What lines in the data below mention the string "assign"? Copy them out.

• [Data]:
● ● ● ● ●

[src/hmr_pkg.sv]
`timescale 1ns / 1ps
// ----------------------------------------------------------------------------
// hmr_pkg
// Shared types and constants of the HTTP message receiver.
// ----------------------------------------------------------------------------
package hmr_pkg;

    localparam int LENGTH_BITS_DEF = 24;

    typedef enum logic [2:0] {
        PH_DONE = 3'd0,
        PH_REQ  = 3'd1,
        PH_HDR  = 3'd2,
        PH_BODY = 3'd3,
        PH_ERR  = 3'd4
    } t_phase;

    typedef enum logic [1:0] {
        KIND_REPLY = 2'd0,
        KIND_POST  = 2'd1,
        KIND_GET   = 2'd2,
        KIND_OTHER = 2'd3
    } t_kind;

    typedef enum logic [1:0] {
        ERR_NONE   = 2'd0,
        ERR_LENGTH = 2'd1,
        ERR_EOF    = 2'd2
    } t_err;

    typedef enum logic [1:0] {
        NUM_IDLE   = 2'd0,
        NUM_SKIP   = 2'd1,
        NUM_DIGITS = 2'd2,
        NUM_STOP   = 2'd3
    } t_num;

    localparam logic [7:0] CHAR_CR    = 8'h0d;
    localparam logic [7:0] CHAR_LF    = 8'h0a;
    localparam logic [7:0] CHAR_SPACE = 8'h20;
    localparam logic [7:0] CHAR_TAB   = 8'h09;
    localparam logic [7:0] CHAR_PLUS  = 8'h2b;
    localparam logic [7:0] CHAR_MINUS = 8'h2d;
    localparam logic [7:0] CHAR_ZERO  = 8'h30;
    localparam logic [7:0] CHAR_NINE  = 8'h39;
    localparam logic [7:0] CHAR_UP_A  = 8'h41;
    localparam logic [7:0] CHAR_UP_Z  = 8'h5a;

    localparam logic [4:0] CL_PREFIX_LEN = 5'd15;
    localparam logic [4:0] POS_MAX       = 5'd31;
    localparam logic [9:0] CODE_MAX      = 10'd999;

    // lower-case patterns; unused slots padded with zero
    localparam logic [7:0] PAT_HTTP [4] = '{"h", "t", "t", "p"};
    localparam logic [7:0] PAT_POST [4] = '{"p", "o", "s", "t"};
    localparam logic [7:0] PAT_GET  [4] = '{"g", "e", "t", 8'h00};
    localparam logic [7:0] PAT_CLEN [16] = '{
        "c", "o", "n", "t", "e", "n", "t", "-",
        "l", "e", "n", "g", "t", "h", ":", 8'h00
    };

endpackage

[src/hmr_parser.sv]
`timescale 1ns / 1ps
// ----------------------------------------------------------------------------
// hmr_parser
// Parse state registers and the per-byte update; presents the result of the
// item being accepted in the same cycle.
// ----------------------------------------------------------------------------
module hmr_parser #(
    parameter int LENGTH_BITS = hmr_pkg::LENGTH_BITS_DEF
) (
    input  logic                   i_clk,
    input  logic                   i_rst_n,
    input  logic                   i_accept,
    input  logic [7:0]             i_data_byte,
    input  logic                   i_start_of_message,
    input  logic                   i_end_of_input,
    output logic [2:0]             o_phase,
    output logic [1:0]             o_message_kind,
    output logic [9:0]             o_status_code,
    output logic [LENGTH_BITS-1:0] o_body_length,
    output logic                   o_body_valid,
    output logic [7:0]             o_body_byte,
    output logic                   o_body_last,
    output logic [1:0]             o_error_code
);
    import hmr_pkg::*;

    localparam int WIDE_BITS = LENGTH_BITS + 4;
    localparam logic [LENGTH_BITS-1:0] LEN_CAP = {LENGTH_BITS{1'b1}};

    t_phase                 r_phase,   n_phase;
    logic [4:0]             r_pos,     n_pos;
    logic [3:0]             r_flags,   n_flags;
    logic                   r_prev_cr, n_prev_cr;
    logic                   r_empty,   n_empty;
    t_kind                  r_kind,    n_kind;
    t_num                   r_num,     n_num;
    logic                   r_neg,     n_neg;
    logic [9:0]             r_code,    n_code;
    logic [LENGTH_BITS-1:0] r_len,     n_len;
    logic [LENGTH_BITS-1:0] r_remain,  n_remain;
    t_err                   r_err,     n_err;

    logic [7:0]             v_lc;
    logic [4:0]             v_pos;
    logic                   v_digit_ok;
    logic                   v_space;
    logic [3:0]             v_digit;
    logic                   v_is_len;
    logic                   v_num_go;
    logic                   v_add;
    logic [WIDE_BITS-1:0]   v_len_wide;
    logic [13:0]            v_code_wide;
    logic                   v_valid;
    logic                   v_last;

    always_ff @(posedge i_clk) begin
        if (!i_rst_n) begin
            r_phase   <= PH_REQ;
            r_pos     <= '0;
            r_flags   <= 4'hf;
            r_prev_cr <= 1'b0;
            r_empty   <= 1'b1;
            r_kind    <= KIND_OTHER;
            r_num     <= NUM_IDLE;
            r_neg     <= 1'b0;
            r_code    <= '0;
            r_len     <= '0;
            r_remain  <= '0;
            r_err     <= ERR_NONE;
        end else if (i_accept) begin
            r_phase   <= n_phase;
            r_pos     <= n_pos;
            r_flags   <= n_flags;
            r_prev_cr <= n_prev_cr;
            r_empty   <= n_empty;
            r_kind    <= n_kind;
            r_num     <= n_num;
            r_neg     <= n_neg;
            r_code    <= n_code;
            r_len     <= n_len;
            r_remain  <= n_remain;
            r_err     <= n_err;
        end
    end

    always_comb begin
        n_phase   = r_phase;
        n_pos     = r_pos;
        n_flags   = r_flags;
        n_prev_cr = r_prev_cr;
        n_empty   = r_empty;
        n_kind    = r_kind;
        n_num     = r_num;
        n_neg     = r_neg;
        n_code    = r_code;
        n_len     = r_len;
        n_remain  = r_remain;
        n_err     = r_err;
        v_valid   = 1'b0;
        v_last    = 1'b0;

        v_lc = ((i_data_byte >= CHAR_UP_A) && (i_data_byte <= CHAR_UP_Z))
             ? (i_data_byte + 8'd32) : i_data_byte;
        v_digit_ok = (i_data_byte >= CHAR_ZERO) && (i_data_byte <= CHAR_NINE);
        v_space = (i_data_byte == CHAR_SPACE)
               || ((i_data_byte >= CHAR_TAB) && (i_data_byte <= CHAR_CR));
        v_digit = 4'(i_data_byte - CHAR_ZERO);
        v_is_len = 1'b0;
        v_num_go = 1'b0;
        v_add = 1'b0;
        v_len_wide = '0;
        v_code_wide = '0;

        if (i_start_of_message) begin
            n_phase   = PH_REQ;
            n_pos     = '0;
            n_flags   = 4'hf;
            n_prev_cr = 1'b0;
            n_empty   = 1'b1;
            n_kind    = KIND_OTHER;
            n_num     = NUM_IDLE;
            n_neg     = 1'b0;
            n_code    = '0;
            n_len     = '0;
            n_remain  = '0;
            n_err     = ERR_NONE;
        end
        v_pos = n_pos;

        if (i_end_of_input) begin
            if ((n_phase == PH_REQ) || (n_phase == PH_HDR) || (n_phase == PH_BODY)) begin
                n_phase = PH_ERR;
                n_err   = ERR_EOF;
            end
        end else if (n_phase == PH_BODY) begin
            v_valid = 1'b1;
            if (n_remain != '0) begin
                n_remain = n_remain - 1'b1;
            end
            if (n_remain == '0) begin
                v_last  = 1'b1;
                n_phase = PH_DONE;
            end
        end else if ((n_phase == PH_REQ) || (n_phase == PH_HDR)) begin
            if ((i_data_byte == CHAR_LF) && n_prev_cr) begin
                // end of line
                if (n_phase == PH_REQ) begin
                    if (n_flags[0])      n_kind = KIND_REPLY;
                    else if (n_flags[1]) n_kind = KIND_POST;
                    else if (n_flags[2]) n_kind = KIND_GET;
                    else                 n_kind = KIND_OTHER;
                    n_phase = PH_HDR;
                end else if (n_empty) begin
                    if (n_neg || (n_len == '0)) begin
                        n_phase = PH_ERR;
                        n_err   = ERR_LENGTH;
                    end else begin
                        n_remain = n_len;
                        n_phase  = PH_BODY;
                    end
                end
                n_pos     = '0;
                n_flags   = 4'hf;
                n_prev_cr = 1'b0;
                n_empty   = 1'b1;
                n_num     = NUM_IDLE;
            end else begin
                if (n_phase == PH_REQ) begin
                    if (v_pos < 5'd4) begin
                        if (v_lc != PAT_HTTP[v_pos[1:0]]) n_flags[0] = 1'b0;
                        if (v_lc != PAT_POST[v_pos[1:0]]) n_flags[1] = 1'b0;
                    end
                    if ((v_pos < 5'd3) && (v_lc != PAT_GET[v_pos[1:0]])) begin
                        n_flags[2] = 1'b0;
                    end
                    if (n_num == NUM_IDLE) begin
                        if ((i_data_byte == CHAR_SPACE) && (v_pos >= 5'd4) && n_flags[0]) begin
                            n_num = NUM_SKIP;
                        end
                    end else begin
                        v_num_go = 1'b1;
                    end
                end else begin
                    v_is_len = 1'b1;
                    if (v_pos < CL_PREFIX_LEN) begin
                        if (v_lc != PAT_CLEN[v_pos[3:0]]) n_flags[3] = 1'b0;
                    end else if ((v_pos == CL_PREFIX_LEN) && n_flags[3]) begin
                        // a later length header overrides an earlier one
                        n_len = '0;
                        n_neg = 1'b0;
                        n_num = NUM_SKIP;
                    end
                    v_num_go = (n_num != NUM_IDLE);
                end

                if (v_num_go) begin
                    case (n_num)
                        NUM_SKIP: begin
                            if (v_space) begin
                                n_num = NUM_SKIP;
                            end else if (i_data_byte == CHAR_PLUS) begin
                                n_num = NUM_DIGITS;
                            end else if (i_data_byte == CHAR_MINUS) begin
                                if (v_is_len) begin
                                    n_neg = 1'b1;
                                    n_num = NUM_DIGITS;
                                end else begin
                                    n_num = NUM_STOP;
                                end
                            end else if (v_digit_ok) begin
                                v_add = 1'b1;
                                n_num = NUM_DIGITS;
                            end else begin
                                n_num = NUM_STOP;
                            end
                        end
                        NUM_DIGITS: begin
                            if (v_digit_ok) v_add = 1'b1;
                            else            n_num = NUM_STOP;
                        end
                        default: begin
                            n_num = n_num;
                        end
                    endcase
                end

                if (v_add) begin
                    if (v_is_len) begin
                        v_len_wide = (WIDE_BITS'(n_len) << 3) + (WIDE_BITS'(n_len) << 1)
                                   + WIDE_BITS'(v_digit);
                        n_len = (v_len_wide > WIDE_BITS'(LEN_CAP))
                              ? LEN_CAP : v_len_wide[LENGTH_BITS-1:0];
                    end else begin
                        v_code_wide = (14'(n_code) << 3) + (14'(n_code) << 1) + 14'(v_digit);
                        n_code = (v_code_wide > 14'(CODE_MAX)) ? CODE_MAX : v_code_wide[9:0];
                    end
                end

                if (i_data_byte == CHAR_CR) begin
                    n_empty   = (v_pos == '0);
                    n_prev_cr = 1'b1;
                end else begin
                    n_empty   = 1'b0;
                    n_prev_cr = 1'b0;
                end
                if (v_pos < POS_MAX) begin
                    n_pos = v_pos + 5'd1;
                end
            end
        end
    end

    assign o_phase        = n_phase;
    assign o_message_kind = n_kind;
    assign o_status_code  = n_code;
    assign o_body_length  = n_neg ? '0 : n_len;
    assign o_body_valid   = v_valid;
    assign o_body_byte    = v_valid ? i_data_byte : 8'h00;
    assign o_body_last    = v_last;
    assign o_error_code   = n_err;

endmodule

● ● ● ● ●

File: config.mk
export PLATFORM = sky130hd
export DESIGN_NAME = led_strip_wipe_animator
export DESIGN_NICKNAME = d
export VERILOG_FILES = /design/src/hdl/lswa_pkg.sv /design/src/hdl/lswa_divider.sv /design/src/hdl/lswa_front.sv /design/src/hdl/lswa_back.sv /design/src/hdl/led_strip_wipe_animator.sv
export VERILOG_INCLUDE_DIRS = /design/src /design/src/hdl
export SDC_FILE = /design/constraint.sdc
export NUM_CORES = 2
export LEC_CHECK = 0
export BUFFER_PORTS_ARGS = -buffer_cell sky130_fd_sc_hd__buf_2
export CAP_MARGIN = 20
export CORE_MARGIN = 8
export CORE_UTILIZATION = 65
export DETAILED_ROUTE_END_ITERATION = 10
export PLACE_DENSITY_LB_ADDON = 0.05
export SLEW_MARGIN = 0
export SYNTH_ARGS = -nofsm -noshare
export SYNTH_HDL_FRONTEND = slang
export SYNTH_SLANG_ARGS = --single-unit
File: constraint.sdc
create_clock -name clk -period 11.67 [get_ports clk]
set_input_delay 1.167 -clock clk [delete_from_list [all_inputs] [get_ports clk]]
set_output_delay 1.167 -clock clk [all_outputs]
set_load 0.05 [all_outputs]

● ● ● ● ●

• [Solution for this problem]:
    assign o_phase        = n_phase;
    assign o_message_kind = n_kind;
    assign o_status_code  = n_code;
    assign o_body_length  = n_neg ? '0 : n_len;
    assign o_body_valid   = v_valid;
    assign o_body_byte    = v_valid ? i_data_byte : 8'h00;
    assign o_body_last    = v_last;
    assign o_error_code   = n_err;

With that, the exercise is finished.